Somos conscientes de todo el dolor que han pasado y que están pasando, especialmente mi cuñada, y como mujer y madre, puedo empatizar muchísimo con ella.
Pensábamos que con el tiempo o bien terminarían aceptando el tema de la adopción o que pasarían página, pero el otro día nos dieron una noticia que nos ha dejado fríos. Resulta que como mi cuñada es brasileña, a través de un contacto suyo, han acudido a la gestación subrogada. Es decir, una mujer a día de hoy está embarazada de un bebé fecundado por mi hermano, aunque no he querido ni preguntar cómo se ha realizado esa fecundación.
A mis padres no les entra en la cabeza, pero por un motivo de edad y de forma de ver la vida, por lo que están en plan que no saben muy bien qué pensar. Mi otro hermano dice que perfecto, que si su hermano quiere ser padre que adelante con todo, que opción que exista, buena es.
Y yo, pues tengo que ser la mala de la película porque no me parece bien, sinceramente. Puedo comprenderlos, de verdad, pero me parece que no todo vale. Que la gestación subrogada es una forma de explotación humana y que me pone enferma que mi hermano haya accedido a algo así.

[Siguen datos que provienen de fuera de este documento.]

$ cat config.mk
export PLATFORM = sky130hd
export DESIGN_NAME = shift_left_seq_32bit
export DESIGN_NICKNAME = d
export VERILOG_FILES = /design/src/rtl/shift_left_seq_32bit.sv
export SDC_FILE = /design/constraint.sdc
export NUM_CORES = 1
export LEC_CHECK = 0
export CORE_ASPECT_RATIO = 1.75
export CORE_MARGIN = 4
export CORE_UTILIZATION = 35
export CTS_CLUSTER_SIZE = 24
export DETAILED_ROUTE_END_ITERATION = 10
export GPL_ROUTABILITY_DRIVEN = 1
export PLACE_DENSITY = 0.64
export SETUP_SLACK_MARGIN = 0.4
export SYNTH_ARGS = -nofsm -noshare
export SYNTH_HDL_FRONTEND = slang
export SYNTH_SLANG_ARGS = --single-unit
$ cat constraint.sdc
create_clock -name clk -period 2.5 [get_ports clk]
set_input_delay 0.25 -clock clk [delete_from_list [all_inputs] [get_ports clk]]
set_output_delay 0.25 -clock clk [all_outputs]
set_load 0.1 [all_outputs]
File: config.mk
export PLATFORM = sky130hd
export DESIGN_NAME = gpio_bus_master_flat
export DESIGN_NICKNAME = d
export VERILOG_FILES = /design/src/rtl/gpio_bus_if.sv /design/src/rtl/gpio_bus_master.sv /design/src/flat_wrapper.sv
export SDC_FILE = /design/constraint.sdc
export NUM_CORES = 1
export LEC_CHECK = 0
export CORE_ASPECT_RATIO = 0.7
export CORE_MARGIN = 4
export CORE_UTILIZATION = 35
export DETAILED_ROUTE_END_ITERATION = 8
export PLACE_DENSITY_LB_ADDON = 0.3
export SLEW_MARGIN = 10
export SYNTH_ARGS = -nofsm -noshare
export SYNTH_HDL_FRONTEND = slang
export SYNTH_SLANG_ARGS = --single-unit
File: constraint.sdc
create_clock -name clk -period 3.85 [get_ports clk]
set_clock_uncertainty 0.05 [all_clocks]
set_input_delay 0.5775 -clock clk [delete_from_list [all_inputs] [get_ports clk]]
set_output_delay 0.5775 -clock clk [all_outputs]
set_load 0.02 [all_outputs]
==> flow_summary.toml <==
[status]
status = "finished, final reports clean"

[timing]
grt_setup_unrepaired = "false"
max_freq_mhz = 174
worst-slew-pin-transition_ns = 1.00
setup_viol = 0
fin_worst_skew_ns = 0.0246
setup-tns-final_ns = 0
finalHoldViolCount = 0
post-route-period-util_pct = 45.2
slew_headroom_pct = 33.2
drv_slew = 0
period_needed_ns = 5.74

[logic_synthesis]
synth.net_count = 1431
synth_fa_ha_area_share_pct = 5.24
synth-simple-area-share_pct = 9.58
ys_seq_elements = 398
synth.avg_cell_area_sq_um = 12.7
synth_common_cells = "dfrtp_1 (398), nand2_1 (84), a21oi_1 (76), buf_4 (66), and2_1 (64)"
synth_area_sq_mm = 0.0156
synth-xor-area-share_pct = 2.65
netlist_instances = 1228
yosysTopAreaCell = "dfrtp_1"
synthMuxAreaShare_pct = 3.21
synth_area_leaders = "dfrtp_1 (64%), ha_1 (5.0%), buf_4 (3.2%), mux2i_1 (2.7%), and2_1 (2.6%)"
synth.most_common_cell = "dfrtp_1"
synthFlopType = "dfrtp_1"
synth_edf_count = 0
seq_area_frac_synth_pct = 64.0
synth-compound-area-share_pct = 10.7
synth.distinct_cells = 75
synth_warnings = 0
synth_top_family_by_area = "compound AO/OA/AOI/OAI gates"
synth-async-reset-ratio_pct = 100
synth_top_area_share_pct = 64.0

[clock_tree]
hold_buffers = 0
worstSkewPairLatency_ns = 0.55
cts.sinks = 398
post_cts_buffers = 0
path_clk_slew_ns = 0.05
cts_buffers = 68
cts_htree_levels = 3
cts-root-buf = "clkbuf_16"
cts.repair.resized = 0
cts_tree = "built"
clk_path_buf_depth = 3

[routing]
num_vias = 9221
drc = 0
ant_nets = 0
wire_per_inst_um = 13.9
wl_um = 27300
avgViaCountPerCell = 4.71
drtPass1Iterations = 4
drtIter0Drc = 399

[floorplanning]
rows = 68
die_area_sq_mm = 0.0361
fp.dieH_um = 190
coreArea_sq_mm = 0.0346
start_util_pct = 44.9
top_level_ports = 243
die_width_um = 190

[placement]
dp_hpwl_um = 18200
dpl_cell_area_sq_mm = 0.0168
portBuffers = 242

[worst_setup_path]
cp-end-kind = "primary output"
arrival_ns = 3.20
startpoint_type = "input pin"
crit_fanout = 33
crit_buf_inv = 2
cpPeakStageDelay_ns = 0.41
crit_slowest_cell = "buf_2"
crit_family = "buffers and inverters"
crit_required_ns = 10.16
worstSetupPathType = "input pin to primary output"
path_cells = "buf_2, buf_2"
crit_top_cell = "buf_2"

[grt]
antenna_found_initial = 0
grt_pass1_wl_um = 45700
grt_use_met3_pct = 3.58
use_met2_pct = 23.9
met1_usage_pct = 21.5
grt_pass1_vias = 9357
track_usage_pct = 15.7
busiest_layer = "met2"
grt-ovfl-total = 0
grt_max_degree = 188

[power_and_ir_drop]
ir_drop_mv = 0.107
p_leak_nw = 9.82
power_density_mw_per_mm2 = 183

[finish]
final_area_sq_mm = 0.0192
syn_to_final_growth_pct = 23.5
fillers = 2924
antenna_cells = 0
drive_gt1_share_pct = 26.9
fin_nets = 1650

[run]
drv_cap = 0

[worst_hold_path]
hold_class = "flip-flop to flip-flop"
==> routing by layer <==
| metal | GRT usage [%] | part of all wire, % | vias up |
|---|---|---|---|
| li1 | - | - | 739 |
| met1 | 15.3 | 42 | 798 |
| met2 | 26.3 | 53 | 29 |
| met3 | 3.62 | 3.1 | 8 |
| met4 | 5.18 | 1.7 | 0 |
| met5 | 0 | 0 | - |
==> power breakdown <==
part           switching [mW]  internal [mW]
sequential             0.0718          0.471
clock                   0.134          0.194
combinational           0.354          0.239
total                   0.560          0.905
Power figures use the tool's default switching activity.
**src/rtl/sap_controller.sv**
```systemverilog
// SAP-1 controller-sequencer: one-hot T-state ring (fetch T1-T3, execute T4-T6) that
// decodes the IR opcode into bus enable/latch strobes, never more than one bus driver per cycle.
module sap_controller #(
   parameter logic [3:0] OP_LDA    = 4'h0,
   parameter logic [3:0] OP_ADD    = 4'h1,
   parameter logic [3:0] OP_SUB    = 4'h2,
   parameter logic [3:0] OP_OUT    = 4'hE,
   parameter logic [3:0] OP_HLT    = 4'hF,
   parameter bit         EARLY_END = 1'b0
) (
   input  logic       clk,
   input  logic       reset,
   input  logic       run,
   input  logic [3:0] opcode,
   output logic       pc_en,
   output logic       pc_inc,
   output logic       mar_latch,
   output logic       ram_en,
   output logic       ir_latch,
   output logic       ir_en,
   output logic       a_latch,
   output logic       a_en,
   output logic       b_latch,
   output logic       alu_en,
   output logic       alu_sub,
   output logic       out_latch,
   output logic [5:0] tstate,
   output logic       halted
);

   // state | meaning
   // T1    | PC -> MAR
   // T2    | PC increment
   // T3    | RAM[MAR] -> IR
   // T4    | LDA/ADD/SUB: operand -> MAR; OUT: A -> OUT; HLT: halt (ring parks here)
   // T5    | LDA: RAM -> A; ADD/SUB: RAM -> B
   // T6    | ADD/SUB: ALU -> A
   typedef enum logic [5:0] {
      T1 = 6'b000001,
      T2 = 6'b000010,
      T3 = 6'b000100,
      T4 = 6'b001000,
      T5 = 6'b010000,
      T6 = 6'b100000
   } tstate_e;

   tstate_e state_q, state_d;
   logic    halted_d;
   logic    last_t;
   logic    active;
   logic    is_mem_op;

   assign is_mem_op = (opcode == OP_LDA) || (opcode == OP_ADD) || (opcode == OP_SUB);
   assign tstate    = state_q;
   // reset gates the strobes directly so they drop the instant reset asserts
   assign active    = reset && run && !halted;

   // the T3 early exit for NOPs sees whatever opcode the IR presents during T3
   always_comb begin
      last_t = (state_q == T6);
      if (EARLY_END) begin
         if (opcode == OP_LDA)
            last_t = (state_q == T5);
         else if ((opcode == OP_ADD) || (opcode == OP_SUB))
            last_t = (state_q == T6);
         else if ((opcode == OP_OUT) || (opcode == OP_HLT))
            last_t = (state_q == T4);
         else
            last_t = (state_q == T3);
      end
   end

   always_comb begin
      state_d  = state_q;
      halted_d = halted;
      if (run && !halted) begin
         if ((state_q == T4) && (opcode == OP_HLT))
            halted_d = 1'b1;
         else if (last_t)
            state_d = T1;
         else begin
            case (state_q)
               T1:      state_d = T2;
               T2:      state_d = T3;
               T3:      state_d = T4;
               T4:      state_d = T5;
               T5:      state_d = T6;
               default: state_d = T1;
            endcase
         end
      end
   end

   always_ff @(posedge clk or negedge reset) begin
      if (!reset) begin
         state_q <= T1;
         halted  <= 1'b0;
      end else begin
         state_q <= state_d;
         halted  <= halted_d;
      end
   end

   always_comb begin
      pc_en     = 1'b0;
      pc_inc    = 1'b0;
      mar_latch = 1'b0;
      ram_en    = 1'b0;
      ir_latch  = 1'b0;
      ir_en     = 1'b0;
      a_latch   = 1'b0;
      a_en      = 1'b0;
      b_latch   = 1'b0;
      alu_en    = 1'b0;
      alu_sub   = 1'b0;
      out_latch = 1'b0;
      if (active) begin
         case (state_q)
            T1: begin
               pc_en     = 1'b1;
               mar_latch = 1'b1;
            end
            T2: pc_inc = 1'b1;
            T3: begin
               ram_en   = 1'b1;
               ir_latch = 1'b1;
            end
            T4: begin
               if (is_mem_op) begin
                  ir_en     = 1'b1;
                  mar_latch = 1'b1;
               end else if (opcode == OP_OUT) begin
                  a_en      = 1'b1;
                  out_latch = 1'b1;
               end
            end
            T5: begin
               if (opcode == OP_LDA) begin
                  ram_en  = 1'b1;
                  a_latch = 1'b1;
               end else if ((opcode == OP_ADD) || (opcode == OP_SUB)) begin
                  ram_en  = 1'b1;
                  b_latch = 1'b1;
               end
            end
            T6: begin
               if ((opcode == OP_ADD) || (opcode == OP_SUB)) begin
                  alu_en  = 1'b1;
                  alu_sub = (opcode == OP_SUB);
                  a_latch = 1'b1;
               end
            end
            default: ;
         endcase
      end
   end

endmodule

```
**config.mk**
```make
export PLATFORM = sky130hd
export DESIGN_NAME = sap_controller
export DESIGN_NICKNAME = d
export VERILOG_FILES = /design/src/rtl/sap_controller.sv
export SDC_FILE = /design/constraint.sdc
export NUM_CORES = 1
export LEC_CHECK = 0
export BUFFER_PORTS_ARGS = -buffer_cell sky130_fd_sc_hd__buf_2
export CELL_PAD_IN_SITES_DETAIL_PLACEMENT = 0
export CELL_PAD_IN_SITES_GLOBAL_PLACEMENT = 2
export CORE_MARGIN = 4
export CORE_UTILIZATION = 25
export DETAILED_ROUTE_END_ITERATION = 8
export HOLD_SLACK_MARGIN = 0.08
export PLACE_DENSITY = 0.85
export SYNTH_ARGS = -nofsm -noshare
export SYNTH_HDL_FRONTEND = slang
export SYNTH_SLANG_ARGS = --single-unit
```
**constraint.sdc**
```tcl
create_clock -name clk -period 4 [get_ports clk]
set_input_delay 0.6 -clock clk [delete_from_list [all_inputs] [get_ports clk]]
set_output_delay 0.6 -clock clk [all_outputs]
set_load 0.005 [all_outputs]
```
==> results of run 1 <==
area by class of cell:
cell class | instances | area share [%]
repair buffers | 25 | 17.7
multi-input cells | 49 | 46.2
well taps | 27 | 4.78
clock buffers | 4 | 3.72
flip-flops and latches | 7 | 25.0
inverters | 5 | 2.65
routing by layer:
metal | global-route usage (%) | vias up | routed length [µm]
li1 | - | 283 | -
met1 | 13.0 | 263 | 642
met2 | 17.9 | 21 | 677
met3 | 4.43 | 0 | 146
met4 | 3.73 | 0 | 0
met5 | 0 | - | 0
where the power goes:
part	total (mW)	switching (mW)	internal [mW]
Sequential	0.120	0.0298	0.0902
Combinational	0.108	0.0553	0.0525
Clock	0.0630	0.0250	0.0380
Total	0.291	0.110	0.181
kinds of logic after synthesis:
logic type | Yosys count | share of synthesized area, %
XOR/XNOR | 1 | 1.66
buffers and inverters | 6 | 4.97
AO/OA/AOI/OAI | 10 | 13.0
AND/OR/NAND/NOR | 33 | 37.1
multiplexers | 5 | 9.93
flip-flops | 7 | 33.3
worst reg2reg max path: stages (launching register included):
cell	delay, ns
dfrtp_1	0.45
nor4_2	0.57
a31oi_1	0.37
mux2_2	0.37
through the flow:
step	power (mW)	instance area, µm²	std cells	setup WS [ns]
3_5_place_dp	0.227	681	113	1.36
2_1_floorplan	0.183	529	62	1.72
6_report	0.291	707	117	1.29
5_1_grt	0.316	707	117	1.20
3_3_place_gp	0.228	681	113	1.40
4_1_cts	0.293	707	117	1.29
registers in the layout, summed over array words and instances, names as in the netlist:
register	flops
tstate	6
halted	1
worst paths after layout:
| check | start | endpoint | slack [ns] | cells past startpoint |
|---|---|---|---|---|
| worst max-delay path | tstate[1]$_DFFE_PN0P_ | alu_sub | 1.29 | 4 |
| worst min-delay path | reset | tstate[3]$_DFFE_PN0P_ | 0.17 | 1 |
| worst max register to register | tstate[1]$_DFFE_PN0P_ | tstate[5]$_DFFE_PN0P_ | 2.14 | 3 |
| worst min register to register | halted$_DFFE_PN0P_ | halted$_DFFE_PN0P_ | 0.50 | 1 |
| max in group asynchronous | reset | tstate[0]$_DFFE_PN1P_ | 3.60 | 1 |
| min in group clk | halted$_DFFE_PN0P_ | halted$_DFFE_PN0P_ | 0.50 | 1 |
Yosys cell counts, types with 2 or more instances:
master	number	area share [%]
a21oi_1	3	2.8
a31oi_1	2	2.4
dfrtp_1	6	28
inv_1	5	3.5
mux2_2	2	4.3
mux2i_1	3	5.7
nand2_1	4	2.8
nand2b_1	2	2.4
nand3_1	3	2.8
nand3b_1	2	2.8
nor2_1	10	7.1
nor2b_1	2	2.4
nor3_1	2	1.9
nor4_1	2	2.4
==> results by group, run 1 <==
Run status
  • Status: finished clean

Setup path
  • Required time worst endpoint: 3.40 ns
  • Slowest stage cell, crit path: or4_1
  • Slowest stage delay, CP: 0.58 ns
  • Worst Setup Start Kind: flip-flop
  • Crit path DAT: 2.11 ns
  • Crit Path Max Fanout: 6
  • Cell Chain, Critical Path: or4_1 > or4_4 > nor4b_2 > buf_2
  • Worst path bufs/invs: 1
  • Kind of critical path: reg -> out
  • Worst path top cell family by delay: simple AND/OR/NAND/NOR gates
  • Setup crit end kind: output pin

Clock tree
  • CTS clk-pin slew, worst paths: 0.05 ns
  • CTS Hold Bufs: 0
  • Clock Sinks: 7
  • CTS tree: done
  • Total CTS buffers: 3
  • Resized cells post-CTS: 0
  • CTS max path bufs: 2
  • Clock Latency Late Sink: 0.25 ns
  • Max H-tree Level: 1
  • Post-CTS setup buffers: 0
  • Clk root buf: clkbuf_4

Yosys
  • Syn_nets: 69
  • Synth Area per Inst: 8.54 µm²
  • Synth Warn #: 0
  • Register area share after synthesis: 33.3%
  • Syn Inst Count: 62
  • Ys flop type: dfrtp_1
  • Distinct cells, synth: 28
  • Synth async-reset ratio: 100%
  • #FFs+latches synth: 7
  • Mapped Area: 529 µm²
  • Post-synth EDFFs: 0

Timing
  • Final Max Slew Viols: 0
  • Final min period: 2.71 ns
  • Worst Tran Pin Value: 0.624 ns
  • Setup Viol. Count Final: 0
  • Setup TNS: 0 ns
  • Fin crit share: 67.8%
  • Fin. Hold Viols: 0
  • Max-slew headroom: 58.2%
  • Worst Skew: 0.00608 ns
  • RSZ-0062 raised after global routing: false
  • Hold slack final: 0.171 ns
  • Fmax: 369 MHz

Floorplanning
  • Row count: 16
  • Core Footprint: 0.00198 mm²
  • Ports: 26
  • Die Wd: 54.0 µm
  • Initial Util: 26.7%
  • Area of the die: 0.00292 mm²
  • Die Y: 54.0 µm

Layout
  • Most common cell after layout, fill and taps aside: buf_2
  • Final-layout fill cell count: 224
  • Most frequent cells in the layout: buf_2, nor2_1, dfrtp_1, inv_1, nand2_1
  • Area growth, synth to finish: 33.6%
  • Sequential cell area: 176 µm²
  • Multi-input gate area: 327 µm²
  • Layout cell share with drive strength beyond 1: 40.0%
  • Final Core Density: 35.7%
  • ANT cells: 0
  • Final net count: 98

Place
  • RePlAce Congestion: 0.745
  • I/O Buffers: 25
  • DP Wirelength: 1.14 mm

GRT
  • Largest net degree at the start of global routing: 9
  • Global route overflow: 0
  • First-pass GRT wire length: 2.32 mm
  • Total GRT Usage: 11.0%
  • Number of global-route vias before repair: 519
  • Initial antenna violation count: 0

Route
  • Drt first pass iters: 4
  • Total Wirelength: 1.47 mm
  • Final ANT Viol Nets: 0
  • Total vias in the final route: 567
  • Post-DR vias/cell: 4.85
  • DRC errors left: 0
  • Violation count after the first detailed-route iteration: 5
  • Drt wl/cell: 12.5 µm

Pwr
  • Leak pwr: 0.357 nW
  • PwrDens: 411 mW/mm²
  • Peak supply drop: 0.000258 V

Run
  • Max Cap Violations: 0

Worst hold path
  • Hold Crit Class: in -> async
Power figures use the tool's default switching activity.
==> inputs of run 2 (changes only) <==
--- a/config.mk
+++ b/config.mk
@@ -9,10 +9,10 @@
 export CELL_PAD_IN_SITES_DETAIL_PLACEMENT = 0
 export CELL_PAD_IN_SITES_GLOBAL_PLACEMENT = 2
 export CORE_MARGIN = 4
-export CORE_UTILIZATION = 25
+export CORE_UTILIZATION = 21
 export DETAILED_ROUTE_END_ITERATION = 8
 export HOLD_SLACK_MARGIN = 0.08
-export PLACE_DENSITY = 0.85
+export PLACE_DENSITY = 0.77
 export SYNTH_ARGS = -nofsm -noshare
 export SYNTH_HDL_FRONTEND = slang
 export SYNTH_SLANG_ARGS = --single-unit
==> constraint.sdc (replaced) <==
create_clock -name clk -period 2.4 [get_ports clk]
set_input_delay 0.36 -clock clk [delete_from_list [all_inputs] [get_ports clk]]
set_output_delay 0.36 -clock clk [all_outputs]
set_load 0.005 [all_outputs]
==> run 2 against run 1 <==
Sequential power grew 56%. Cell count up 8.5%. Register-to-register slack worse by 1.4 ns. Critical path depth up 1. Clock skew shrank 0.0047 ns. Sequential share of layout area is 2.5 points lower. Non-clock buffer count increased by 9. Die area up 16%. Sequential cell count unchanged. Critical path type unchanged. Highest routed layer is now met4.
==> results by group, run 2 (same netlist as run 1, synthesis figures left out) <==
Clock tree
  • Total CTS buffers: 3 (unchanged)
  • Clock Sinks: 7 (unchanged)
  • Max H-tree Level: 1 (unchanged)
  • CTS max path bufs: 2 (unchanged)
  • CTS clk-pin slew, worst paths: 0.05 ns (about the same)
  • CTS tree: done
  • Clk root buf: clkbuf_4
  • Clock Latency Late Sink: 0.25 ns (about the same)

Layout
  • Area growth, synth to finish: 48.2%
  • ANT cells: 0 (unchanged)
  • Layout Cell Area excl Fill: 785 µm² (+11%)
  • Multi-input gate area: 333 µm² (+1.9%)
  • Most common cell after layout, fill and taps aside: buf_2
  • Layout cell share with drive strength beyond 1: 46.5% (+6.5 points)
  • Number of flip-flops in the largest register: 6 (unchanged)
  • Non-filler cells, final: 127 (+8.5%)
  • Final-layout fill cell count: 264 (+18%)
  • Most frequent cells in the layout: buf_2, nor2_1, buf_4, dfrtp_1, inv_1
  • Final net count: 107 (+9.2%)
  • Sequential cell area: 176 µm² (unchanged)

GRT
  • Global route overflow: 0 (unchanged)
  • Number of global-route vias before repair: 595 (+15%)
  • Total GRT Usage: 9.64% (-1.4 points)
  • First-pass GRT wire length: 2.55 mm (+9.8%)
  • Initial antenna violation count: 0 (unchanged)
  • Largest net degree at the start of global routing: 9 (unchanged)

Setup path
  • Crit Path Max Fanout: 3 (-3)
  • Crit path DAT: 1.99 ns (-0.12 ns)
  • Setup crit end kind: output pin
  • Kind of critical path: reg -> out
  • Required time worst endpoint: 2.04 ns (-1.36 ns)
  • Worst Setup Start Kind: flip-flop

Floorplanning
  • Ports: 26 (unchanged)
  • Die Y: 58.2 µm (+7.8%)
  • Area of the die: 0.00339 mm² (+16%)
  • Initial Util: 23.0% (-3.7 points)
  • Row count: 17 (+1)
  • Die Wd: 58.2 µm (+7.8%)
  • Core Footprint: 0.00230 mm² (+16%)

Pwr
  • Comb pwr share: 44.9% (+7.8 points)
  • PwrDens: 679 mW/mm² (+65%)
  • Sequential cell fraction of total power: 35.1% (-6.1 points)
  • Peak supply drop: 0.000362 V (+41%)
  • Leak pwr: 0.401 nW (+13%)
  • Clock power frac: 20.0% (-1.7 points)
  • Internal Power: 0.341 mW (+89%)
  • NetSw: 0.192 mW (+74%)
  • Sw Ratio: 36.0% (-1.9 points)

Worst hold path
  • Hold Crit Class: in -> reg

Timing
  • RSZ-0062 raised after global routing: true
  • Fin. Hold Viols: 0 (unchanged)
  • Worst Skew: 0.00140 ns (-0.00468 ns)
  • Worst Tran Pin Value: 0.336 ns (-0.289 ns)
  • Fmax: 425 MHz
  • Final min period: 2.35 ns
  • Final Max Slew Viols: 0 (unchanged)
  • Setup TNS: 0 ns (unchanged)
  • Setup Viol. Count Final: 0 (unchanged)
  • Max-slew headroom: 77.4% (+19 points)
  • Fin crit share: 98.1%

Route
  • Drt wl/cell: 12.6 µm (+0.17%)
  • Drt first pass iters: 3 (-1)
  • Final ANT Viol Nets: 0 (unchanged)
  • Total Wirelength: 1.59 mm (+8.7%)
  • Total vias in the final route: 601 (+6.0%)
  • DRC errors left: 0 (unchanged)
  • Violation count after the first detailed-route iteration: 2 (-3)
  • Post-DR vias/cell: 4.73 (-2.3%)

Run status
  • Status: finished clean

Place
  • I/O Buffers: 25 (unchanged)
  • DP Wirelength: 1.27 mm (+11%)
  • Placed cell count: 119 (+5.3%)
  • RePlAce Congestion: 0.835 (+12%)
  • Placed Area: 719 µm² (+5.7%)

Run
  • Max Cap Violations: 0 (unchanged)
==> run 2: changes by cell type in the layout (fill, tap and decap cells not counted), sizes merged <==
cell	previous run	this run
dlygate4sd3	0	1
buf	25	33
==> run 2: final timing paths <==
kind | start | endpoint | slack, ns | depth (start not counted)
max | tstate[1]$_DFFE_PN0P_ | b_latch | 0.05 | 5
min | run | halted$_DFFE_PN0P_ | 0.40 | 2
max reg2reg | tstate[3]$_DFFE_PN0P_ | tstate[5]$_DFFE_PN0P_ | 0.77 | 6
min reg2reg | halted$_DFFE_PN0P_ | halted$_DFFE_PN0P_ | 0.51 | 1
max in group asynchronous | reset | tstate[0]$_DFFE_PN1P_ | 1.62 | 3
min in group asynchronous | reset | tstate[1]$_DFFE_PN0P_ | 0.57 | 3
==> run 2: cell type report <==
cell class,count,share of cell area [%]
inverter,5,2.39
sequential,7,22.5
multi-input combinational,49,42.4
tap,28,4.47
clock buffer,4,3.35
timing repair buffer,34,24.9
==> run 2: timing repair <==
action | in CTS | in global routing
endpoints found under the setup margin | 3 | 3
hold endpoints to repair | 6 | 0
setup buffers | 2 | 1
hold buffers | 1 | 0
gates resized for setup | 1 | 1
pin swaps | 0 | 1
==> run 2: worst max-delay path: stages (launching register included) <==
cell and delay, ns:
dfrtp_1 0.38, or4_4 0.54, or4_4 0.45, nand2b_4 0.17
nor2_2 0.10, buf_2 0.11
==> run 2: power by group through the flow <==
stage | clock, mW | sequential (mW) | combinational [mW]
after floorplan | 0 | 0.190 | 0.115
after global placement | 0 | 0.193 | 0.197
after detailed placement | 0 | 0.197 | 0.196
after CTS | 0.111 | 0.188 | 0.227
after global routing | 0.115 | 0.192 | 0.265
final | 0.106 | 0.187 | 0.239
==> run 2: through the flow <==
stage / setup slack [ns] / total power, mW / hold WS [ns] / util (%)
2_1_floorplan: 0.364 / 0.305 / 0.0644 / -
3_3_place_gp: 0.239 / 0.390 / 0.301 / 31.3
3_5_place_dp: 0.211 / 0.393 / 0.302 / 31.3
4_1_cts: 0.0185 / 0.526 / 0.391 / 33.7
5_1_grt: -0.0167 / 0.573 / 0.410 / 34.2
6_report: 0.0461 / 0.533 / 0.397 / 34.2
==> run 2: metal layers <==
layer	part of all wire, %	global-route usage, %	wire length [µm]
met1	41	11.3	656
met2	50	16.9	796
met3	7.9	2.67	126
met4	0.88	2.98	14
met5	0	0	0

El otro día tuvimos una discusión y ahora mis hermanos no me hablan. Por un lado me entristece mucho como no puede ser de otra manera, pero es que no pienso darles una palmada en la espalda porque me horroriza eso que han hecho. Mi hermano dice que el cuerpo de la madre de alquiler es suyo y que ella es libre de acceder a ello. No, perdona. Esa mujer, para acceder a algo así, tiene que verse en una necesidad aplastante. En esta ecuación existe una persona con posibilidades económicas de comprar hasta lo que la biología le niega, y una persona, que, para subsistir, necesita prestar su cuerpo a algo tan sumamente íntimo y personal como gestar y parir un hijo. Eso para mí no es libertad. Eso es como decir que las madres que meten a sus bebés en las pateras para cruzar el Estrecho, lo hacen libremente, porque quieren. Porque nadie les pone una pistola en el pecho. Pero imaginad cómo debe ser su realidad, que prefieren la posibilidad de morir en esas pateras con sus niños a quedarse en sus países de origen. Pues esto es igual. Si esa mujer se presta a eso por dinero no es precisamente porque es libre.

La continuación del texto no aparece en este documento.